## Differencing 

Many (perhaps all) of our predictors are non-stationary (they have a non-constant mean over time). This can lead to unreliable and unstable forecasts. In this script, we'll evaluate whether our data is non-stationary, and apply differencing to the variables until they are stationary. 

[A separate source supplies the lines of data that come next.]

--- src/rtl/uart8_if.sv ---
// uart8_if: user-side signal bundle of the uart8 UART.
// Receive side : rxEn, rx in; rxBusy, rxDone, rxErr, out back.
// Transmit side: txEn, txStart, in in; txBusy, txDone, tx back.
// master = user logic / board pins driver, slave = the UART itself.
interface uart8_if;
  import uart8_pkg::*;

  logic                 rxEn;
  logic                 rx;
  logic                 rxBusy;
  logic                 rxDone;
  logic                 rxErr;
  logic [DATA_BITS-1:0] out;
  logic                 txEn;
  logic                 txStart;
  logic [DATA_BITS-1:0] in;
  logic                 txBusy;
  logic                 txDone;
  logic                 tx;

  modport master (
    output rxEn, rx, txEn, txStart, in,
    input  rxBusy, rxDone, rxErr, out, txBusy, txDone, tx
  );

  modport slave (
    input  rxEn, rx, txEn, txStart, in,
    output rxBusy, rxDone, rxErr, out, txBusy, txDone, tx
  );

endinterface

--- src/rtl/uart8_baud_tick.sv ---
// uart8_baud_tick: free-running modulo-DIV counter used as a baud divider.
// Ports: clk, reset (sync, active-high), en_i (count enable), clr_i (restart
// at 0, wins over en_i), tick_o (one-cycle pulse, see below).
// tick_o fires on the clock *before* the counter wraps. Users register it,
// which lines the registered tick up with the wrap clock while the raw pulse
// remains available as a one-clock look-ahead. DIV must be at least 2.
module uart8_baud_tick #(
  parameter int DIV = 2
) (
  input  logic clk,
  input  logic reset,
  input  logic en_i,
  input  logic clr_i,
  output logic tick_o
);

  localparam int CW = (DIV > 2) ? $clog2(DIV) : 1;

  logic [CW-1:0] cnt_q;
  logic [CW-1:0] cnt_d;

  // Next count: clear, wrap at DIV-1, or advance while enabled.
  always_comb begin
    cnt_d = cnt_q;
    if (clr_i) begin
      cnt_d = {CW{1'b0}};
    end else if (en_i) begin
      if (cnt_q == CW'(DIV - 1)) begin
        cnt_d = {CW{1'b0}};
      end else begin
        cnt_d = cnt_q + CW'(1);
      end
    end else begin
      cnt_d = cnt_q;
    end
  end

  assign tick_o = en_i && !clr_i && (cnt_q == CW'(DIV - 2));

  // Counter register.
  always_ff @(posedge clk) begin
    if (reset) begin
      cnt_q <= {CW{1'b0}};
    end else begin
      cnt_q <= cnt_d;
    end
  end

endmodule

--- src/rtl/uart8.sv ---
// uart8: full-duplex 8N1 UART, one system clock.
// Ports: clk, reset (sync, active-high), bus (uart8_if.slave) carrying the
// receive controls/status/byte and the transmit controls/status/line.
// Receiver: 16x oversampled, mid-bit sampling, framing-error detection.
// Transmitter: 1x bit timer, LSB first. All outputs come straight from flops.
// rx is expected to be synchronous to clk already (board-level synchronizer).
module uart8
  import uart8_pkg::*;
#(
  parameter int CLOCK_RATE = 12000000,
  parameter int BAUD_RATE  = 9600
) (
  input logic   clk,
  input logic   reset,
  uart8_if.slave bus
);

  localparam int RX_DIV = rx_div(CLOCK_RATE, BAUD_RATE);
  localparam int TX_DIV = tx_div(CLOCK_RATE, BAUD_RATE);
  localparam int OS_W   = $clog2(RX_OVERSAMPLE);
  localparam int BIT_W  = $clog2(DATA_BITS);
  localparam logic [OS_W-1:0]  MID_TICK  = OS_W'(RX_OVERSAMPLE / 2 - 1);
  localparam logic [OS_W-1:0]  LAST_TICK = OS_W'(RX_OVERSAMPLE - 1);
  localparam logic [BIT_W-1:0] LAST_BIT  = BIT_W'(DATA_BITS - 1);

  // ---------------- receiver ----------------
  rx_state_e            rx_state_q, rx_state_d;
  logic [OS_W-1:0]      rx_os_cnt_q, rx_os_cnt_d;
  logic [BIT_W-1:0]     rx_bit_cnt_q, rx_bit_cnt_d;
  logic [DATA_BITS-1:0] rx_shift_q, rx_shift_d;
  logic [DATA_BITS-1:0] rx_out_q, rx_out_d;
  logic                 rx_busy_q, rx_busy_d;
  logic                 rx_done_q, rx_done_d;
  logic                 rx_err_q, rx_err_d;
  logic                 rx_tick_q, rx_tick_d;
  logic                 rx_tick_s, rx_start_s, rx_clr_s;

  // Start detection restarts the divider so sample points count from it.
  assign rx_start_s = (rx_state_q == RX_IDLE) && bus.rxEn && !bus.rx;
  assign rx_clr_s   = !bus.rxEn || rx_start_s;

  uart8_baud_tick #(.DIV(RX_DIV)) u_rx_tick (
    .clk    (clk),
    .reset  (reset),
    .en_i   (bus.rxEn),
    .clr_i  (rx_clr_s),
    .tick_o (rx_tick_s)
  );

  // Receiver next-state, shift register and status pulses.
  always_comb begin
    rx_state_d   = rx_state_q;
    rx_os_cnt_d  = rx_os_cnt_q;
    rx_bit_cnt_d = rx_bit_cnt_q;
    rx_shift_d   = rx_shift_q;
    rx_out_d     = rx_out_q;
    rx_done_d    = 1'b0;
    rx_err_d     = 1'b0;
    rx_tick_d    = rx_tick_s;
    if (!bus.rxEn) begin
      // Disabling drops any partial frame silently.
      rx_state_d   = RX_IDLE;
      rx_os_cnt_d  = {OS_W{1'b0}};
      rx_bit_cnt_d = {BIT_W{1'b0}};
    end else begin
      case (rx_state_q)
        RX_IDLE: begin
          if (rx_start_s) begin
            rx_state_d   = RX_START;
            rx_os_cnt_d  = {OS_W{1'b0}};
            rx_bit_cnt_d = {BIT_W{1'b0}};
          end else begin
            rx_state_d = RX_IDLE;
          end
        end
        RX_START: begin
          if (rx_tick_q) begin
            if (rx_os_cnt_q == MID_TICK) begin
              rx_os_cnt_d = {OS_W{1'b0}};
              // High at mid-start means the falling edge was a glitch.
              rx_state_d  = bus.rx ? RX_IDLE : RX_DATA;
            end else begin
              rx_os_cnt_d = rx_os_cnt_q + OS_W'(1);
            end
          end else begin
            rx_os_cnt_d = rx_os_cnt_q;
          end
        end
        RX_DATA: begin
          if (rx_tick_q) begin
            if (rx_os_cnt_q == LAST_TICK) begin
              rx_os_cnt_d = {OS_W{1'b0}};
              rx_shift_d  = {bus.rx, rx_shift_q[DATA_BITS-1:1]};
              if (rx_bit_cnt_q == LAST_BIT) begin
                rx_state_d   = RX_STOP;
                rx_bit_cnt_d = {BIT_W{1'b0}};
              end else begin
                rx_bit_cnt_d = rx_bit_cnt_q + BIT_W'(1);
              end
            end else begin
              rx_os_cnt_d = rx_os_cnt_q + OS_W'(1);
            end
          end else begin
            rx_os_cnt_d = rx_os_cnt_q;
          end
        end
        RX_STOP: begin
          if (rx_tick_q) begin
            if (rx_os_cnt_q == LAST_TICK) begin
              rx_os_cnt_d = {OS_W{1'b0}};
              if (bus.rx) begin
                rx_out_d   = rx_shift_q;
                rx_done_d  = 1'b1;
                rx_state_d = RX_IDLE;
              end else begin
                rx_err_d   = 1'b1;
                rx_state_d = RX_WAIT;
              end
            end else begin
              rx_os_cnt_d = rx_os_cnt_q + OS_W'(1);
            end
          end else begin
            rx_os_cnt_d = rx_os_cnt_q;
          end
        end
        RX_WAIT: begin
          // Hold off until the line idles so a held-low line is not a start.
          if (bus.rx) begin
            rx_state_d = RX_IDLE;
          end else begin
            rx_state_d = RX_WAIT;
          end
        end
        default: begin
          rx_state_d = RX_IDLE;
        end
      endcase
    end
    rx_busy_d = (rx_state_d == RX_START) || (rx_state_d == RX_DATA) ||
                (rx_state_d == RX_STOP);
  end

  // Receiver registers.
  always_ff @(posedge clk) begin
    if (reset) begin
      rx_state_q   <= RX_IDLE;
      rx_os_cnt_q  <= {OS_W{1'b0}};
      rx_bit_cnt_q <= {BIT_W{1'b0}};
      rx_shift_q   <= {DATA_BITS{1'b0}};
      rx_out_q     <= {DATA_BITS{1'b0}};
      rx_busy_q    <= 1'b0;
      rx_done_q    <= 1'b0;
      rx_err_q     <= 1'b0;
      rx_tick_q    <= 1'b0;
    end else begin
      rx_state_q   <= rx_state_d;
      rx_os_cnt_q  <= rx_os_cnt_d;
      rx_bit_cnt_q <= rx_bit_cnt_d;
      rx_shift_q   <= rx_shift_d;
      rx_out_q     <= rx_out_d;
      rx_busy_q    <= rx_busy_d;
      rx_done_q    <= rx_done_d;
      rx_err_q     <= rx_err_d;
      rx_tick_q    <= rx_tick_d;
    end
  end

  // ---------------- transmitter ----------------
  tx_state_e            tx_state_q, tx_state_d;
  logic [BIT_W-1:0]     tx_bit_cnt_q, tx_bit_cnt_d;
  logic [DATA_BITS-1:0] tx_shift_q, tx_shift_d;
  logic                 tx_line_q, tx_line_d;
  logic                 tx_busy_q, tx_busy_d;
  logic                 tx_done_q, tx_done_d;
  logic                 tx_tick_q, tx_tick_d;
  logic                 tx_tick_s, tx_start_s, tx_idle_s;

  assign tx_idle_s  = (tx_state_q == TX_IDLE);
  assign tx_start_s = tx_idle_s && bus.txEn && bus.txStart;

  // Held at 0 while idle, so each frame starts a fresh bit period.
  uart8_baud_tick #(.DIV(TX_DIV)) u_tx_tick (
    .clk    (clk),
    .reset  (reset),
    .en_i   (!tx_idle_s),
    .clr_i  (tx_idle_s),
    .tick_o (tx_tick_s)
  );

  // Transmitter next-state, shift register and line level.
  always_comb begin
    tx_state_d   = tx_state_q;
    tx_bit_cnt_d = tx_bit_cnt_q;
    tx_shift_d   = tx_shift_q;
    tx_tick_d    = tx_tick_s;
    // The raw tick is one clock early, so this lands on the stop bit's last clock.
    tx_done_d    = (tx_state_q == TX_STOP) && tx_tick_s;
    case (tx_state_q)
      TX_IDLE: begin
        if (tx_start_s) begin
          tx_state_d   = TX_START;
          tx_shift_d   = bus.in;
          tx_bit_cnt_d = {BIT_W{1'b0}};
        end else begin
          tx_state_d = TX_IDLE;
        end
      end
      TX_START: begin
        if (tx_tick_q) begin
          tx_state_d = TX_DATA;
        end else begin
          tx_state_d = TX_START;
        end
      end
      TX_DATA: begin
        if (tx_tick_q) begin
          if (tx_bit_cnt_q == LAST_BIT) begin
            tx_state_d = TX_STOP;
          end else begin
            tx_shift_d   = {1'b0, tx_shift_q[DATA_BITS-1:1]};
            tx_bit_cnt_d = tx_bit_cnt_q + BIT_W'(1);
          end
        end else begin
          tx_state_d = TX_DATA;
        end
      end
      TX_STOP: begin
        if (tx_tick_q) begin
          tx_state_d = TX_IDLE;
        end else begin
          tx_state_d = TX_STOP;
        end
      end
      default: begin
        tx_state_d = TX_IDLE;
      end
    endcase
    case (tx_state_d)
      TX_START: tx_line_d = 1'b0;
      TX_DATA:  tx_line_d = tx_shift_d[0];
      default:  tx_line_d = 1'b1;
    endcase
    tx_busy_d = (tx_state_d != TX_IDLE);
  end

  // Transmitter registers.
  always_ff @(posedge clk) begin
    if (reset) begin
      tx_state_q   <= TX_IDLE;
      tx_bit_cnt_q <= {BIT_W{1'b0}};
      tx_shift_q   <= {DATA_BITS{1'b0}};
      tx_line_q    <= 1'b1;
      tx_busy_q    <= 1'b0;
      tx_done_q    <= 1'b0;
      tx_tick_q    <= 1'b0;
    end else begin
      tx_state_q   <= tx_state_d;
      tx_bit_cnt_q <= tx_bit_cnt_d;
      tx_shift_q   <= tx_shift_d;
      tx_line_q    <= tx_line_d;
      tx_busy_q    <= tx_busy_d;
      tx_done_q    <= tx_done_d;
      tx_tick_q    <= tx_tick_d;
    end
  end

  assign bus.rxBusy = rx_busy_q;
  assign bus.rxDone = rx_done_q;
  assign bus.rxErr  = rx_err_q;
  assign bus.out    = rx_out_q;
  assign bus.txBusy = tx_busy_q;
  assign bus.txDone = tx_done_q;
  assign bus.tx     = tx_line_q;

endmodule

NOTE: much of the code for this script are based on/taken from this Medium article: 

First, load in our packages + data:

In [None]:
# PACKAGES
import pandas as pd
import numpy as np
from statsmodels.tsa.stattools import adfuller

# data
data = pd.read_csv("../data/data_wpk.csv")
data = data.drop("gdp", axis = 1)
data.set_index('date', inplace=True)

# filter out NaNs 
data_filt = data.loc["2011-03-31" : "2025-06-30"]

In [19]:
def adfuller_test(series, signif=0.05, name='', verbose=False):
    """Perform ADFuller to test for Stationarity of given series and print report"""
    r = adfuller(series, autolag='AIC')
    output = {'test_statistic':round(r[0], 4), 'pvalue':round(r[1], 4), 'n_lags':round(r[2], 4), 'n_obs':r[3]}
    p_value = output['pvalue'] 
    def adjust(val, length= 6): return str(val).ljust(length)

    # Print Summary
    print(f'    Augmented Dickey-Fuller Test on "{name}"', "\n   ", '-'*47)
    print(f' Null Hypothesis: Data has unit root. Non-Stationary.')
    print(f' Significance Level    = {signif}')
    print(f' Test Statistic        = {output["test_statistic"]}')
    print(f' No. Lags Chosen       = {output["n_lags"]}')

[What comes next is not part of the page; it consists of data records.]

**config.mk**
```make
export PLATFORM = sky130hd
export DESIGN_NAME = servo_slew_ctrl
export DESIGN_NICKNAME = d
export VERILOG_FILES = /design/src/rtl/servo_slew_ctrl.sv
export SDC_FILE = /design/constraint.sdc
export NUM_CORES = 1
export LEC_CHECK = 0
export CORE_AREA = 5 5 97 99
export CTS_BUF_LIST = sky130_fd_sc_hd__clkbuf_16
export CTS_CLUSTER_SIZE = 8
export DETAILED_ROUTE_END_ITERATION = 7
export DIE_AREA = 0 0 102 104
export PLACE_DENSITY_LB_ADDON = 0.3
export RECOVER_POWER = 100
export SETUP_SLACK_MARGIN = 0.02
export SLEW_MARGIN = 20
export SYNTH_ARGS = -nofsm -noshare
export SYNTH_HDL_FRONTEND = slang
export SYNTH_SLANG_ARGS = --single-unit
```
**constraint.sdc**
```tcl
create_clock -name i_clk -period 14.9 [get_ports i_clk]
set_input_delay 2.235 -clock i_clk [delete_from_list [all_inputs] [get_ports i_clk]]
set_output_delay 2.235 -clock i_clk [all_outputs]
set_load 0.01 [all_outputs]
```
**config.mk**
```make
export PLATFORM = sky130hd
export DESIGN_NAME = gen2_cmd_rx_flat
export DESIGN_NICKNAME = d
export VERILOG_FILES = /design/src/rtl/gen2_cmd_rx_if.sv /design/src/rtl/gen2_cmd_rx.sv /design/src/flat_wrapper.sv
export SDC_FILE = /design/constraint.sdc
export NUM_CORES = 1
export LEC_CHECK = 0
export CAP_MARGIN = 20
export CORE_MARGIN = 5
export CORE_UTILIZATION = 58
export CTS_CLUSTER_SIZE = 30
export DETAILED_ROUTE_END_ITERATION = 10
export PLACE_DENSITY = 0.84
export SYNTH_ARGS = -nofsm -noshare
export SYNTH_HDL_FRONTEND = slang
export SYNTH_SLANG_ARGS = --single-unit
```
**constraint.sdc**
```tcl
create_clock -name clk -period 6.4 [get_ports clk]
set_clock_uncertainty 0.05 [all_clocks]
set_input_delay 1.6 -clock clk [delete_from_list [all_inputs] [get_ports clk]]
set_output_delay 1.6 -clock clk [all_outputs]
set_load 0.02 [all_outputs]
```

    for key,val in r[4].items():
        print(f' Critical value {adjust(key)} = {round(val, 3)}')

    if p_value <= signif:
        print(f" => P-Value = {p_value}. Rejecting Null Hypothesis.")
        print(f" => Series is Stationary.")
    else:
        print(f" => P-Value = {p_value}. Weak evidence to reject the Null Hypothesis.")
        print(f" => Series is Non-Stationary.")  


# ADF Test on each column
for name, column in data_filt.items():
    adfuller_test(column, name=column.name)
    print('\n')

    Augmented Dickey-Fuller Test on "gdp_yoy" 
    -----------------------------------------------
 Null Hypothesis: Data has unit root. Non-Stationary.
 Significance Level    = 0.05
 Test Statistic        = -3.5399
 No. Lags Chosen       = 4
 Critical value 1%     = -3.56
 Critical value 5%     = -2.918
 Critical value 10%    = -2.597
 => P-Value = 0.007. Rejecting Null Hypothesis.
 => Series is Stationary.


    Augmented Dickey-Fuller Test on "orders" 
    -----------------------------------------------
 Null Hypothesis: Data has unit root. Non-Stationary.
 Significance Level    = 0.05
 Test Statistic        = -2.4818
 No. Lags Chosen       = 1
 Critical value 1%     = -3.553
 Critical value 5%     = -2.915
 Critical value 10%    = -2.595
 => P-Value = 0.12. Weak evidence to reject the Null Hypothesis.
 => Series is Non-Stationary.


    Augmented Dickey-Fuller Test on "employment" 
    -----------------------------------------------
 Null Hypothesis: Data has unit root. Non-Station

Looks like we have some differencing to do.

In [20]:
# stationary vars: gdp_yoy, unemploy_claims, bus_outlook, auto_sales
# non-stationary vars: orders, employment, consumer_sentiment, construcution, itrade, wtrade
data_differenced = data_filt
columns_to_diff = ['orders', 'employment', 'consumer_sentiment', 'construction', 'itrade', 'wtrade']
for col in columns_to_diff:
    data_differenced[col] = data_differenced[col].diff()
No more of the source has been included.